Incorporation of nascent myosin heavy chains into thick filaments of cardiac myocytes in thyroid-treated rabbits.

Abstract

A monoclonal antibody (mAb 37) specific for alpha-myosin heavy chain (alpha-MHC) is used to follow the spatial and temporal incorporation of alpha-MHC into rabbit left ventricular myocytes. The expression of the two adult cardiac MHC genes, alpha and beta, is regulated by manipulating the thyroid hormone level of the animal. 10 wk on a propylthiouracil diet down-regulates expression of alpha-MHC to near 0%. alpha-MHC gene expression is up-regulated by injecting L-triiodothyronine (100 micrograms/kg per d) for 1-4 d. This protocol provides a means by which to follow the redistribution pattern of alpha-MHC within the myocyte in vivo.

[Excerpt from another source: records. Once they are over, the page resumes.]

==> src/rtl/bdj_back.sv <==
// Back part: scales both joystick axes through one serial divider and drives the result.
module bdj_back #(
    parameter int ADC_FULL_SCALE = bdj_pkg::ADC_FULL_SCALE_DEF
) (
    input  logic                           aclk,
    input  logic                           aresetn,
    input  bdj_pkg::cfg_t                  cfg,
    input  bdj_pkg::q_stat_t               q_stat,
    input  bdj_pkg::entry_t                q_entry,
    output logic                           q_pop,
    output logic                           m_tvalid,
    input  logic                           m_tready,
    // m_tdata: stick_x, stick_y, held_buttons, edge_events, zero pad
    output logic [bdj_pkg::OUT_DATA_W-1:0] m_tdata
);

    localparam int FS_W = $clog2(ADC_FULL_SCALE + 1);
    localparam int RW   = (FS_W > bdj_pkg::ADC_W) ? FS_W : bdj_pkg::ADC_W;
    localparam int SW   = RW + 2;
    localparam int NW   = RW + 7;
    localparam int AW   = bdj_pkg::ADC_W;
    localparam int QW   = 7;

    typedef enum logic [2:0] {
        ST_IDLE,
        ST_PREP,
        ST_TEST,
        ST_DIV,
        ST_FIN,
        ST_EMIT
    } state_t;

    state_t                    state_reg;
    bdj_pkg::entry_t           ent_reg;
    logic                      axis_reg;
    logic [NW-1:0]             num_reg;
    logic [RW-1:0]             den_reg;
    logic                      neg_reg;
    logic [NW-1:0]             rem_reg;
    logic [QW-1:0]             q_reg;
    logic [2:0]                bit_reg;
    logic [bdj_pkg::PCT_W-1:0] x_res_reg;
    logic [bdj_pkg::PCT_W-1:0] y_res_reg;
    logic                      m_tvalid_reg;
    bdj_pkg::out_item_t        m_item_reg;

    logic [AW-1:0]        raw, center;
    logic signed [AW:0]   delta, delta_neg;
    logic [AW-1:0]        mag;
    logic                 delta_pos;
    logic signed [SW-1:0] range_s, dz_s, den_s;
    logic                 zero_out;
    logic [NW-1:0]        num_calc;
    logic [NW-1:0]        den_over;
    logic [NW-1:0]        den_shift;
    logic                 sign_out;
    logic [bdj_pkg::PCT_W-1:0] pct_ext, pct_val;

    always_comb begin
        raw       = axis_reg ? ent_reg.stick_y_raw : ent_reg.stick_x_raw;
        center    = axis_reg ? cfg.center_y : cfg.center_x;
        delta     = $signed({1'b0, raw}) - $signed({1'b0, center});
        delta_neg = -delta;
        mag       = delta[AW] ? delta_neg[AW-1:0] : delta[AW-1:0];
        delta_pos = !delta[AW] && (delta != '0);
        dz_s      = $signed(SW'(cfg.dead_zone));
        // Range runs from the centre to the end of the scale on the side of the deviation.
        range_s   = delta_pos ? $signed(SW'(ADC_FULL_SCALE)) - $signed(SW'(center))
                              : $signed(SW'(center));
        den_s     = range_s - dz_s;
        zero_out  = (mag <= cfg.dead_zone) || (range_s <= dz_s);
        num_calc  = NW'(mag - cfg.dead_zone) * NW'(bdj_pkg::PCT_FULL);
    end

    assign den_over  = NW'(den_reg) * NW'(bdj_pkg::PCT_OVER);
    assign den_shift = NW'(den_reg) << bit_reg;

    always_comb begin
        sign_out = neg_reg ^ (axis_reg && !cfg.forward_positive);
        pct_ext  = bdj_pkg::PCT_W'(q_reg);
        pct_val  = sign_out ? (~pct_ext + 1'b1) : pct_ext;
    end

    assign q_pop    = (state_reg == ST_IDLE) && !q_stat.empty;
    assign m_tvalid = m_tvalid_reg;
    assign m_tdata  = m_item_reg;

    always_ff @(posedge aclk) begin
        if (!aresetn) begin
            state_reg    <= ST_IDLE;
            axis_reg     <= 1'b0;
            m_tvalid_reg <= 1'b0;
        end else begin
            // In the emit state the result register is handled by that state alone.
            if (m_tready && state_reg != ST_EMIT) begin
                m_tvalid_reg <= 1'b0;
            end
            case (state_reg)
                ST_IDLE: begin
                    if (!q_stat.empty) begin
                        ent_reg   <= q_entry;
                        axis_reg  <= 1'b0;
                        state_reg <= ST_PREP;
                    end
                end
                ST_PREP: begin
                    num_reg <= num_calc;
                    den_reg <= den_s[RW-1:0];
                    neg_reg <= delta[AW];
                    if (zero_out) begin
                        q_reg     <= '0;
                        state_reg <= ST_FIN;
                    end else begin
                        state_reg <= ST_TEST;
                    end
                end
                ST_TEST: begin
                    // Past 100 percent the result clamps; below it the quotient has 7 bits.
                    if (num_reg >= den_over) begin
                        q_reg     <= QW'(bdj_pkg::PCT_FULL);
                        state_reg <= ST_FIN;
                    end else begin
                        q_reg     <= '0;
                        rem_reg   <= num_reg;
                        bit_reg   <= 3'(QW - 1);
                        state_reg <= ST_DIV;
                    end
                end
                ST_DIV: begin
                    if (rem_reg >= den_shift) begin
                        rem_reg        <= rem_reg - den_shift;
                        q_reg[bit_reg] <= 1'b1;
                    end
                    if (bit_reg == '0) begin
                        state_reg <= ST_FIN;
                    end else begin
                        bit_reg <= bit_reg - 1'b1;
                    end
                end
                ST_FIN: begin
                    if (!axis_reg) begin
                        x_res_reg <= pct_val;
                        axis_reg  <= 1'b1;
                        state_reg <= ST_PREP;
                    end else begin
                        y_res_reg <= pct_val;
                        state_reg <= ST_EMIT;
                    end
                end
                ST_EMIT: begin
                    if (!m_tvalid_reg || m_tready) begin
                        m_item_reg.pad          <= '0;
                        m_item_reg.stick_x      <= x_res_reg;
                        m_item_reg.stick_y      <= y_res_reg;
                        m_item_reg.held_buttons <= ent_reg.held_buttons;
                        m_item_reg.edge_events  <= ent_reg.edge_events;
                        m_tvalid_reg            <= 1'b1;
                        state_reg               <= ST_IDLE;
                    end
                end
                default: begin
                    state_reg <= ST_IDLE;
                end
            endcase
        end
    end

endmodule
File: config.mk
export PLATFORM = sky130hd
export DESIGN_NAME = sgfe_regs
export DESIGN_NICKNAME = d
export VERILOG_FILES = /design/src/rtl/core/sgfe_pkg.sv /design/src/rtl/core/sgfe_regs.sv
export SDC_FILE = /design/constraint.sdc
export NUM_CORES = 1
export LEC_CHECK = 0
export BUFFER_PORTS_ARGS = -buffer_cell sky130_fd_sc_hd__buf_4
export CORE_ASPECT_RATIO = 1.5
export CORE_MARGIN = 4
export CORE_UTILIZATION = 40
export CTS_CLUSTER_DIAMETER = 30
export DETAILED_ROUTE_END_ITERATION = 6
export PLACE_DENSITY_LB_ADDON = 0.08
export SYNTH_ARGS = -nofsm -noshare
export SYNTH_HDL_FRONTEND = slang
export SYNTH_SLANG_ARGS = --single-unit
File: constraint.sdc
create_clock -name clk -period 1.4 [get_ports clk]
set_input_delay 0.07 -clock clk [delete_from_list [all_inputs] [get_ports clk]]
set_output_delay 0.07 -clock clk [all_outputs]
set_load 0.1 [all_outputs]
## config.mk

```make
export PLATFORM = sky130hd
export DESIGN_NAME = sgfe_sqrt
export DESIGN_NICKNAME = d
export VERILOG_FILES = /design/src/rtl/core/sgfe_pkg.sv /design/src/rtl/core/sgfe_sqrt.sv
export SDC_FILE = /design/constraint.sdc
export NUM_CORES = 2
export LEC_CHECK = 0
export ABC_CLOCK_PERIOD_IN_PS = 13300
export BUFFER_PORTS_ARGS = -buffer_cell sky130_fd_sc_hd__buf_2
export CAP_MARGIN = 20
export CORE_AREA = 10 10 364 366
export DETAILED_ROUTE_END_ITERATION = 8
export DIE_AREA = 0 0 374 376
export MAX_ROUTING_LAYER = met4
export PLACE_DENSITY = 0.78
export REMOVE_ABC_BUFFERS = 1
export SLEW_MARGIN = 15
export SYNTH_ARGS = -nofsm -noshare
export SYNTH_HDL_FRONTEND = slang
export SYNTH_SLANG_ARGS = --single-unit
```

## constraint.sdc

```tcl
create_clock -name clk -period 13.3 [get_ports clk]
set_input_delay 1.995 -clock clk [delete_from_list [all_inputs] [get_ports clk]]
set_output_delay 1.995 -clock clk [all_outputs]
set_load 0.01 [all_outputs]
```
[src/rtl/core/sgfe_pkg.sv]
// Shared types, widths and constants for the stepped-gradient field evaluator.
// Depends on nothing; every other file of the block but sgfe_stream_if imports it.
package sgfe_pkg;

  // Field and coordinate widths
  localparam int DATA_W  = 32;           // Q16.16 fields, Q8.24 positions
  localparam int LEN_W   = 31;           // half length, unsigned Q8.24
  localparam int ADDR_W  = 4;            // four registers at 4-byte spacing

  // Internal arithmetic widths
  localparam int GRAD_W  = DATA_W + 1;   // gradient in effect, holds -beta exactly
  localparam int RAD_W   = 2 * DATA_W;   // x^2 + y^2
  localparam int ROOT_W  = DATA_W;       // floor of the radius
  localparam int REM_W   = ROOT_W + 2;   // square-root partial remainder
  localparam int LOW_W   = 32;           // split point of the wide products
  localparam int SUM_W   = 65;           // 1 + alpha*r + g*z in Q.40, also g*z
  localparam int PROD_W  = 97;           // full product ahead of rounding

  // Square root: two root bits resolved per stage
  localparam int SQRT_STEPS  = 2;
  localparam int SQRT_STAGES = ROOT_W / SQRT_STEPS;

  // Stage counts of each section, and the delays that line them up
  localparam int FRONT_RAD_LAT  = 3;     // radicand and g*z leave the front end
  localparam int FRONT_PROD_LAT = 4;     // transverse products leave the front end
  localparam int ZPATH_LAT      = 4;
  localparam int ROUND_LAT      = 2;
  localparam int ROOT_LAT       = FRONT_RAD_LAT + SQRT_STAGES;
  localparam int TOTAL_LAT      = ROOT_LAT + ZPATH_LAT + ROUND_LAT;
  localparam int GZ_DELAY       = ROOT_LAT - FRONT_RAD_LAT;
  localparam int XY_DELAY       = TOTAL_LAT - FRONT_PROD_LAT - ROUND_LAT;

  // Fraction bits dropped when rounding to Q16.16
  localparam int XY_SHIFT = 41;          // 40 of the 56 fraction bits plus the factor of one half
  localparam int Z_SHIFT  = 40;

  // 1.0 in Q.40
  localparam logic [SUM_W-1:0] UNITY_Q40 = {{(SUM_W - 41){1'b0}}, 1'b1, 40'd0};

  // Saturation limits, as magnitudes and as results
  localparam logic [DATA_W:0]   SAT_NEG_MAG = 33'h0_8000_0000;
  localparam logic [DATA_W:0]   SAT_POS_MAG = 33'h0_7FFF_FFFF;
  localparam logic [DATA_W-1:0] SAT_NEG     = 32'h8000_0000;
  localparam logic [DATA_W-1:0] SAT_POS     = 32'h7FFF_FFFF;

  // Register map
  typedef enum logic [1:0] {
    REG_BASE_FIELD      = 2'd0,
    REG_RADIAL_GRADIENT = 2'd1,
    REG_AXIAL_GRADIENT  = 2'd2,
    REG_HALF_LENGTH     = 2'd3
  } reg_idx_t;

  typedef struct packed {
    logic signed [DATA_W-1:0] base_field;
    logic signed [DATA_W-1:0] radial_gradient;
    logic signed [DATA_W-1:0] axial_gradient;
    logic        [LEN_W-1:0]  half_length;
  } cfg_t;

  typedef struct packed {
    logic signed [DATA_W-1:0] pos_x;
    logic signed [DATA_W-1:0] pos_y;
    logic signed [DATA_W-1:0] pos_z;
  } pos_t;

  typedef struct packed {
    logic signed [DATA_W-1:0] field_x;
    logic signed [DATA_W-1:0] field_y;
    logic signed [DATA_W-1:0] field_z;
    logic                     overflow;
  } field_t;

endpackage
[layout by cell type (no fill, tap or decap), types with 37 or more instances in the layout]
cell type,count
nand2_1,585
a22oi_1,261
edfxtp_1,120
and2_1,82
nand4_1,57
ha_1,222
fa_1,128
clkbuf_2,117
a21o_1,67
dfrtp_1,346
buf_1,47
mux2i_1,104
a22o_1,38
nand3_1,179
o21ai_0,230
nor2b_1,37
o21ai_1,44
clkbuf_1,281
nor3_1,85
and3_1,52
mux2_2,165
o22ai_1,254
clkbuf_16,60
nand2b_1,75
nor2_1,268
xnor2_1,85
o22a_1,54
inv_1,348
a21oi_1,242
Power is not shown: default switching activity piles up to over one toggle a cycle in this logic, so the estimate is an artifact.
[config.mk]
export PLATFORM = sky130hd
export DESIGN_NAME = hsif_ram
export DESIGN_NICKNAME = d
export VERILOG_FILES = /design/src/hash_set_insert_find_macros.svh /design/src/hsif_ram.sv
export SDC_FILE = /design/constraint.sdc
export NUM_CORES = 1
export LEC_CHECK = 0
export BUFFER_PORTS_ARGS = -buffer_cell sky130_fd_sc_hd__buf_2
export CAP_MARGIN = 20
export CORE_MARGIN = 2
export CORE_UTILIZATION = 30
export CTS_BUF_LIST = sky130_fd_sc_hd__clkbuf_16
export DETAILED_ROUTE_END_ITERATION = 8
export PLACE_DENSITY = 0.54
export SLEW_MARGIN = 10
export SYNTH_ARGS = -nofsm -noshare
export SYNTH_HDL_FRONTEND = slang
export SYNTH_SLANG_ARGS = --single-unit
export TNS_END_PERCENT = 50
[constraint.sdc]
create_clock -name i_clk -period 2.1 [get_ports i_clk]
set_input_delay 0.63 -clock i_clk [delete_from_list [all_inputs] [get_ports i_clk]]
set_output_delay 0.63 -clock i_clk [all_outputs]
set_load 0.005 [all_outputs]
[src/hash_set_insert_find_macros.svh]
// ----------------------------------------------------------------------------
// hash set assertion macros
// concurrent check wrappers, compiled out for synthesis
// ----------------------------------------------------------------------------
`ifndef HASH_SET_INSERT_FIND_MACROS_SVH
`define HASH_SET_INSERT_FIND_MACROS_SVH

`ifndef SYNTHESIS

// implication or plain property, checked out of reset
`define HSIF_ASSERT(lbl, clk, rst_n, prop, msg) \
    lbl: assert property (@(posedge clk) disable iff (!rst_n) prop) else $error(msg);

// condition that must never hold out of reset
`define HSIF_ASSERT_NEVER(lbl, clk, rst_n, cond, msg) \
    lbl: assert property (@(posedge clk) disable iff (!rst_n) !(cond)) else $error(msg);

`else

`define HSIF_ASSERT(lbl, clk, rst_n, prop, msg)
`define HSIF_ASSERT_NEVER(lbl, clk, rst_n, cond, msg)

`endif

`endif

[src/hsif_ram.sv]
// ----------------------------------------------------------------------------
// hsif_ram
// simple dual-port synchronous ram, one write and one registered read port
// ----------------------------------------------------------------------------
`timescale 1ns / 1ps

module hsif_ram #(
    parameter int WIDTH = 8,
    parameter int DEPTH = 16
) (
    input  logic                     i_clk,
    input  logic                     i_wr_en,
    input  logic [$clog2(DEPTH)-1:0] i_wr_addr,
    input  logic [WIDTH-1:0]         i_wr_data,
    input  logic                     i_rd_en,
    input  logic [$clog2(DEPTH)-1:0] i_rd_addr,
    output logic [WIDTH-1:0]         o_rd_data
);

    logic [WIDTH-1:0] r_mem [DEPTH];
    logic [WIDTH-1:0] r_rd_data;

    // write port
    always_ff @(posedge i_clk) begin
        if (i_wr_en) begin
            r_mem[i_wr_addr] <= i_wr_data;
        end
    end

    // registered read port
    always_ff @(posedge i_clk) begin
        if (i_rd_en) begin
            r_rd_data <= r_mem[i_rd_addr];
        end
    end

    assign o_rd_data = r_rd_data;

endmodule

Word level (Yosys, flattened, before mapping):

Memories as Yosys holds them, arrays and structs flattened. A register that Yosys moved wholly into a read port is not among the register bits.
Index checks and enable logic that the tools add are counted.

* register bits after elaboration: 0
* memory bits (writable): 128
* output and inout port bits: 8
* memories: 1

* multiplexer cells: 2

Memories
* r_mem: words 16, width 8, read ports 1, clocked after Yosys merged registers in 1, write ports 1, line hsif_ram.sv:20 `logic [WIDTH-1:0] r_mem [DEPTH];`

Operators by type and width (number)
* two-way mux 1 bit: 2

Logic depth before layout (Yosys ltp):

* depth in word-level cells: 2
* mapped depth: 5
* depth with buffers taken out: 3

Worst setup path after synthesis:

OpenSTA, ideal clock, no wires.

* kind: input -> register
* from: input port i_wr_addr[2]
* to: memory r_mem[0][0], enable pin
* setup time: 0.383 ns
* data arrival time: 1.740 ns
* slack: -0.023 ns
* cell stages on the path: 2
* path buffers: 0
* path through: or3b_2 -> nor3_1

RTL lines
* start, declared: line hsif_ram.sv:13 `input logic [$clog2(DEPTH)-1:0] i_wr_addr,`
* end, declared: line hsif_ram.sv:20

Straight into the memory's write port.

==> results.txt <==
The flow ran to the end, and the final reports show no timing, DRC or antenna violations. The worst reg-to-reg path cell count is 3. The critical path goes through buf_2, buf_12, mux4_1, a22oi_1, nand2_1. The placeable core area is between 15000 and 20000 µm². The number of global-route vias before repair is 2550. The hold-fix buffer count after cts is 0. Across the VDD grid, the largest voltage drop is between 0.8 and 0.9 mV. The cell area after technology mapping is around 5200 µm². The number of different library cells used by synthesis comes to 18. The count of endpoints failing hold in the final timing report is 0.

The remaining design rule violation count came out at 0. The global routing met1 resource utilization came out at 15.69%. Global routing used under 10% of the available met3 tracks. Setup violations remaining at the end of the flow were counted as 0. The sink count of the clock tree is 136.

The number of diodes added for antenna fixing came out at 0. For the worst-skew pair, the clock arrives at the later sink with an insertion delay of approximately 0.41 ns. The number of H-tree branching levels came out at 4.

The transition time at the pin with the least slew margin is approximately 0.70 ns. The fraction of registers with async set or reset after synthesis is 0%. The placement row count came out at 48. After detailed routing, the total wire length is slightly above 10 mm. The dominant synthesized flop cell is sky130_fd_sc_hd__edfxtp_1. The clock period minus final worst setup slack is between 1.5 and 2 ns. The count of warnings emitted by yosys came out at 0. The synthesized area per cell is approximately 23 µm².

Counting instances, the worst hold path has a depth of 1. The worst setup skew after layout came out at 0.004370 ns. The final cycle utilization of the critical path came out at around 85%. The final non-filler cell total is 529. The number of fill cells in the layout is ~1600. The flip-flop and latch count after synthesis is 136. In the global route stage, overall resource usage came out at a little under an eighth.

The total power after layout came out at between 6000 and 7000 µW. Setup repair after global routing left no endpoint under its margin. After global routing the overflow that remains totals 0. The CTS buffer count is 17.

The launching element type of the critical path is an input pin. The mean routed wirelength per cell is around 19 µm. The ratio of total power to cell area is about 1000 nW/µm². In this run the tightest slew margin relative to its limit is 52.98%. Entering global routing, the biggest net connects 24 pins. The I/O pin total came out at 27. The ratio of cells with drive above 1 in the final layout is between 30% and 40%. The synthesized instance count is between 200 and 250.

The class of the tightest hold or removal check is in -> reg. The width of the die is between 100 and 150 µm. Final hold analysis gives a worst-case slack of between 0.5 and 0.6 ns. The endpoint required time on the critical path came out at roughly 2.3 ns. The biggest area contributor in the post-synthesis netlist is sky130_fd_sc_hd__edfxtp_1. The static leakage power is roughly 0.0022 µW. The number of enable-type register cells in the synthesized netlist came out at roughly 140.

The number of pins with negative max-slew slack in the final report was 0. The starting density of the core came out at 30.43%. The congestion estimate from routability-driven global placement came to about 0.72. The HPWL after detailed placement came out at around 6.7 mm.

STA classifies the critical path endpoint as a register. The clock transition at the register clock pins on the worst setup and hold paths after CTS came out at around 0.060 ns. Buffers placed on the I/O ports in this run total 26. Based on the critical path, the design can be clocked at up to roughly 0.56 GHz. By area the synthesized netlist is led by sky130_fd_sc_hd__edfxtp_1 (78%), sky130_fd_sc_hd__mux4_2 (7.8%), sky130_fd_sc_hd__mux4_1 (7.0%). The wire length of the first global-routing pass came out at between 15 and 20 mm. Post-CTS repair changed the size of 0 cells. The data arrival time of the critical path came out at ~1.9 ns. The critical path is of the in -> reg type.

Global routing used a little under a fifth of the available met2 tracks. The count of max-cap constraint violations came out at 0. The delay of the slowest cell on the worst path came out at between 0.5 and 0.6 ns. TritonCTS built the clock tree. Clock tree synthesis selected as its root buffer the cell sky130_fd_sc_hd__clkbuf_16. After synthesis, the largest area contributor takes up between 70% and 80% of total cell area.

The layer flagged by global routing as most heavily used is met2. The residual antenna-violating net count after detailed routing came out at 0. The number of search-and-repair iterations in the first detailed-routing pass is 4.

The total number of vias is 2463. The post-detailed-route via-to-cell ratio came out at 4.656. The die covers approximately 18000 µm². The chip height came out at between 100 and 150 µm.

From synthesis to final layout, the design area changed by 22.33%. The number of placed instances, taps included, is 497. The total number of nets in the final design is a little over 300. The cell family contributing the most delay on the critical path is multiplexers.

The largest fanout on the critical path came out at 19. Sorting the synthesized cells by how often they occur yields sky130_fd_sc_hd__edfxtp_1 (136), sky130_fd_sc_hd__mux4_2 (18), sky130_fd_sc_hd__a22oi_1 (16). The post-synth net total is between 200 and 250. The cell count along the critical path is 5.

After synthesis, flip-flops and latches occupy around four fifths of the total area. The clock passes through at most 2 buffers. The post-CTS repair timing setup buffer count is 0. The number of antenna violations at the first check in global routing came out at 0.

The number of buffers and inverters on the critical path is 2. Among all stages on the critical path, the largest delay is contributed by sky130_fd_sc_hd__mux4_1. In the post-synthesis netlist, the cell with the most instances is sky130_fd_sc_hd__edfxtp_1. The first-iteration detailed-routing DRC count is ~250.
[routing by layer]
metal | part of all wire (%) | vias to the layer above
met1 | 46 | 1279
met3 | 5.1 | 17
met2 | 48 | 55
met5 | 0 | -
met4 | 1.4 | 0
li1 | - | 1112
[logic make-up (layout without fill, tap and decap cells)]
logic type / count (synthesis) / after routing / share of synthesized area [%]
DFF: 136 / 136 / 78.12
and+or+nand+nor: 35 / 35 / 3.136
muxes: 32 / 32 / 14.79
AOI/OAI and AO/OA: 16 / 16 / 2.298
buffers and inverters: 10 / 85 / 1.651
[cell usage in the layout, fill, tap and decap left out, drive strengths merged, types with 2 or more instances in the layout]
| cell type | Yosys | final |
|---|---|---|
| edfxtp | 136 | 136 |
| buf | 7 | 53 |
| mux4 | 32 | 32 |
| clkbuf | 0 | 17 |
| a22oi | 16 | 16 |
| nor2 | 13 | 13 |
| clkinv | 0 | 10 |
| nand2 | 9 | 9 |
| bufinv | 0 | 4 |
| nor3 | 4 | 4 |
| nand3b | 2 | 2 |
| nand2b | 2 | 2 |
[per-stage QoR]
stage / TNS [ns] / setup slack (ns) / util [%] / instance area (µm²)
global placement: -0.5351 / -0.1118 / 33.68 / 5786
finish: 0 / 0.3157 / 37.23 / 6395
floorplan: 0 / 0.1876 / - / 5233
global route: 0 / 0.2004 / 37.23 / 6395
CTS: 0 / 0.3308 / 37.23 / 6395
detailed placement: -0.6035 / -0.1112 / 33.68 / 5786
[where the power goes]
part / leakage, µW / internal (µW) / switching [µW]
combinational: 0.000623 / 129 / 159
clock: 0.000303 / 1970 / 1060
sequential: 0.00124 / 3060 / 13.0
[layout make-up]
cell class,instances,area (µm²),area share (%)
Clock buffer,17,425.4,6.652
Clock inverter,15,183.9,2.876
Multi-Input combinational cell,83,1062,16.61
Sequential cell,136,4084,63.86
Tap cell,225,281.5,4.402
Timing Repair Buffer,53,357.8,5.596
[worst paths after layout]
kind	to	slack [ns]	from
max	o_rd_data[2]	0.32	i_rd_addr[0]
min	o_rd_data[5]	0.55	i_rd_en
max reg2reg	o_rd_data[3]	0.55	r_mem[5][3]
min reg2reg	o_rd_data[2]	0.75	r_mem[12][2]
[flip-flops by register name, indices dropped and copies added, names as in the netlist]
name,flops
r_mem,128
o_rd_data,8
(Power assumes the default switching activity.)
==> src/hash_set_insert_find_macros.svh <==
// ----------------------------------------------------------------------------
// hash set assertion macros
// concurrent check wrappers, compiled out for synthesis
// ----------------------------------------------------------------------------
`ifndef HASH_SET_INSERT_FIND_MACROS_SVH
`define HASH_SET_INSERT_FIND_MACROS_SVH

`ifndef SYNTHESIS

// implication or plain property, checked out of reset
`define HSIF_ASSERT(lbl, clk, rst_n, prop, msg) \
    lbl: assert property (@(posedge clk) disable iff (!rst_n) prop) else $error(msg);

// condition that must never hold out of reset
`define HSIF_ASSERT_NEVER(lbl, clk, rst_n, cond, msg) \
    lbl: assert property (@(posedge clk) disable iff (!rst_n) !(cond)) else $error(msg);

`else

`define HSIF_ASSERT(lbl, clk, rst_n, prop, msg)
`define HSIF_ASSERT_NEVER(lbl, clk, rst_n, cond, msg)

`endif

`endif

==> src/hsif_pkg.sv <==
// ----------------------------------------------------------------------------
// hsif_pkg
// shared field widths, stream packing and command codes of the hash set
// ----------------------------------------------------------------------------
`timescale 1ns / 1ps

package hsif_pkg;

    // command codes carried on tuser
    localparam logic OP_INSERT = 1'b0;
    localparam logic OP_FIND   = 1'b1;

    // input field widths
    localparam int CHAR_W      = 8;
    localparam int KEY_FIELD_W = 64;
    localparam int LEN_FIELD_W = 4;

    // input tdata: key_chars, key_length, zero pad to whole bytes
    localparam int IN_KEY_LSB = 0;
    localparam int IN_LEN_LSB = KEY_FIELD_W;
    localparam int IN_TDATA_W = ((KEY_FIELD_W + LEN_FIELD_W + 7) / 8) * 8;

    // output tdata: found, bucket_full, zero pad
    localparam int OUT_FOUND_BIT = 0;
    localparam int OUT_FULL_BIT  = 1;
    localparam int OUT_TDATA_W   = 8;

    // hash word and bucket reduction
    localparam int HASH_W       = 32;
    localparam int REDUCE_BITS  = 4;
    localparam int REDUCE_STEPS = HASH_W / REDUCE_BITS;
    localparam int STEP_W       = $clog2(REDUCE_STEPS);

endpackage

A uniform distribution of immunofluorescent signal is seen within every myocyte throughout the left ventricle. Ultracryomicrotomy without fixation is used to obtain sections for immunogold-electron microscopy. To quantify the immunogold method the density of gold-labeled antibody per unit of area tissue is determined for various regions of the sarcomere. Tissue from normal and 2-wk baby has a uniform distribution of gold density along the length of the A band. The average gold density of the A band increases with days of thyroid injection from 38 +/- 4 grains/micron 2 (n = 2 animals) (mean +/- SE) at day 1 to 182 +/- 59 grains (n = 2 animals) at day 4. There is a nonuniform incorporation of the newly synthesized alpha-MHC within the A band of thyroid-treated animals since 50% more of the alpha-MHC is found at the end of the A band while the center of the A band has 40% less than the average alpha-MHC content (grains/micron 2, n = 7 animals). These results support a thick filament assembly model that allows every myosin in a thick filament to be exchanged with new myosin. However, in the intact functioning myocyte, there is greater exchange of new myosin at the ends than in the central region of the thick filament.